Note: This bug is displayed in read-only format because the product is no longer active in Red Hat Bugzilla.

Bug 1634810

Summary:	[OSP14] Rebooting a clustered control node without previously stopping pacemaker takes more than 15 minutes
Product:	Red Hat OpenStack	Reporter:	Michele Baldessari <michele>
Component:	puppet-tripleo	Assignee:	Emilien Macchi <emacchi>
Status:	CLOSED ERRATA	QA Contact:	pkomarov
Severity:	urgent	Docs Contact:
Priority:	urgent
Version:	14.0 (Rocky)	CC:	agurenko, chjones, dvd, emacchi, jjoyce, jschluet, mburns, michele, nwahl, pkomarov, sbradley, slinaber, tvignaud
Target Milestone:	beta	Keywords:	Triaged, ZStream
Target Release:	14.0 (Rocky)
Hardware:	Unspecified
OS:	Unspecified
Whiteboard:
Fixed In Version:	puppet-tripleo-9.3.1-0.20181001112251.a6eaab1.el7ost python-paunch-3.2.0-0.20180921003258.6d2ec11.el7ost	Doc Type:	No Doc Update
Doc Text:	Cause: A faulty interaction between rhel-plugin-push.service and the docker service during system shutdown. Consequence: A long time is needed to reboot a controller Fix: Correct shutdown ordering is enforced for these two services.
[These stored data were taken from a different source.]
File: src/rtl/hram_pkg.sv
// Shared HyperRAM frame-readback definitions: FSM encoding, burst sizing, pixel order.
// Combinational helpers only; no latency, no flow control.
package hram_pkg;

    typedef enum logic [2:0] {
        ST_IDLE,
        ST_WAIT_SPACE,
        ST_ISSUE,
        ST_RECV,
        ST_FINISH
    } state_t;

    localparam int HRAM_BURST_DWORDS = 8;

    // 1: a dword leaves as rd_d[15:0] then rd_d[31:16].
    localparam logic PIX_LO_FIRST = 1'b1;

    // Capture-path read command as presented to hyper_xface.
    typedef struct packed {
        logic [31:0] addr;
        logic [5:0]  num_dwords;
    } rd_cmd_t;

    function automatic logic [5:0] burst_len(input logic [23:0] remaining, input int burst);
        return (remaining < 24'(burst)) ? remaining[5:0] : 6'(burst);
    endfunction

endpackage

File: src/rtl/hram_rd_fifo.sv
// Synchronous show-ahead dword FIFO; dout valid whenever !empty, one cycle push-to-pop.
// Push while full and pop while empty are dropped; the caller reserves space upstream.
module hram_rd_fifo #(
    parameter int WIDTH = 32,
    parameter int DEPTH = 16
) (
    input  logic                     clk,
    input  logic                     resetn,
    input  logic                     push,
    input  logic [WIDTH-1:0]         din,
    input  logic                     pop,
    output logic [WIDTH-1:0]         dout,
    output logic [$clog2(DEPTH):0]   count,
    output logic                     full,
    output logic                     empty
);
    localparam int AW = $clog2(DEPTH);

    logic [WIDTH-1:0] mem [DEPTH];
    logic [AW-1:0]    wptr;
    logic [AW-1:0]    rptr;
    logic             do_push;
    logic             do_pop;

    assign full    = (count == (AW+1)'(DEPTH));
    assign empty   = (count == '0);
    assign do_push = push && !full;
    assign do_pop  = pop && !empty;
    assign dout    = mem[rptr];

    always_ff @(posedge clk) begin
        if (do_push) begin
            mem[wptr] <= din;
        end
    end

    always_ff @(posedge clk) begin
        if (!resetn) begin
            wptr  <= '0;
            rptr  <= '0;
            count <= '0;
        end else begin
            if (do_push) wptr <= wptr + 1'b1;
            if (do_pop)  rptr <= rptr + 1'b1;
            case ({do_push, do_pop})
                2'b10:   count <= count + 1'b1;
                2'b01:   count <= count - 1'b1;
                default: count <= count;
            endcase
        end
    end

endmodule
Result: Rebooting a controller takes a more reasonable amount of times (couple of minutes).	Story Points:	---
Clone Of:	1628705	Environment:
Last Closed:	2019-01-11 11:53:30 UTC	Type:	Bug
Regression:	---	Mount Type:	---
Documentation:	---	CRM:
Verified Versions:		Category:	---
oVirt Team:	---	RHEL 7.3 requirements from Atomic Host:
Cloudforms Team:	---	Target Upstream Version:
Embargoed:
Bug Depends On:	1628705
Bug Blocks:

Comment 4 pkomarov 2018-10-18 07:34:39 UTC

Verified , 

[stack@undercloud-0 ~]$ cat core_puddle_version 
2018-10-10.3

[stack@undercloud-0 ~]$ ansible controller -mshell -b -a'ls -l /etc/systemd/system/resource-agents-deps.target.wants'
 [WARNING]: Found both group and host with same name: undercloud

#check fix: 
controller-1 | SUCCESS | rc=0 >>
total 0
lrwxrwxrwx. 1 root root 38 Oct 17 13:02 docker.service -> /usr/lib/systemd/system/docker.service
lrwxrwxrwx. 1 root root 48 Oct 17 13:02 rhel-push-plugin.service -> /usr/lib/systemd/system/rhel-push-plugin.service

controller-0 | SUCCESS | rc=0 >>
total 0
lrwxrwxrwx. 1 root root 38 Oct 17 13:02 docker.service -> /usr/lib/systemd/system/docker.service
lrwxrwxrwx. 1 root root 48 Oct 17 13:02 rhel-push-plugin.service -> /usr/lib/systemd/system/rhel-push-plugin.service

controller-2 | SUCCESS | rc=0 >>
total 0
lrwxrwxrwx. 1 root root 38 Oct 17 13:02 docker.service -> /usr/lib/systemd/system/docker.service
lrwxrwxrwx. 1 root root 48 Oct 17 13:02 rhel-push-plugin.service -> /usr/lib/systemd/system/rhel-push-plugin.service


#disable the fencing as in the reproducer: 

[root@controller-0 ~]# pcs property set stonith-enabled=false
[root@controller-0 ~]# pcs config|grep stonith-enabled
 stonith-enabled: false



[root@controller-0 ~]# date
Thu Oct 18 07:19:49 UTC 2018

[root@controller-0 ~]# reboot

#A simple ssh test proves that after no so mush as 3 min the controller is back online:

(undercloud) [stack@undercloud-0 ~]$ while true ; do nc -zv 192.168.24.15 22;sleep 10s;done
Ncat: Version 7.50 ( https://nmap.org/ncat )
Ncat: Connection refused.
...
Ncat: Connected to 192.168.24.15:22.
Ncat: 0 bytes sent, 0 bytes received in 0.02 seconds.
Ncat: Version 7.50 ( https://nmap.org/ncat )
Ncat: Connected to 192.168.24.15:22.

Comment 8 errata-xmlrpc 2019-01-11 11:53:30 UTC

Since the problem described in this bug report should be
resolved in a recent advisory, it has been closed with a
resolution of ERRATA.

For information on the advisory, and where to find the updated
files, follow the link below.

If the solution does not work for you, open a new bug report.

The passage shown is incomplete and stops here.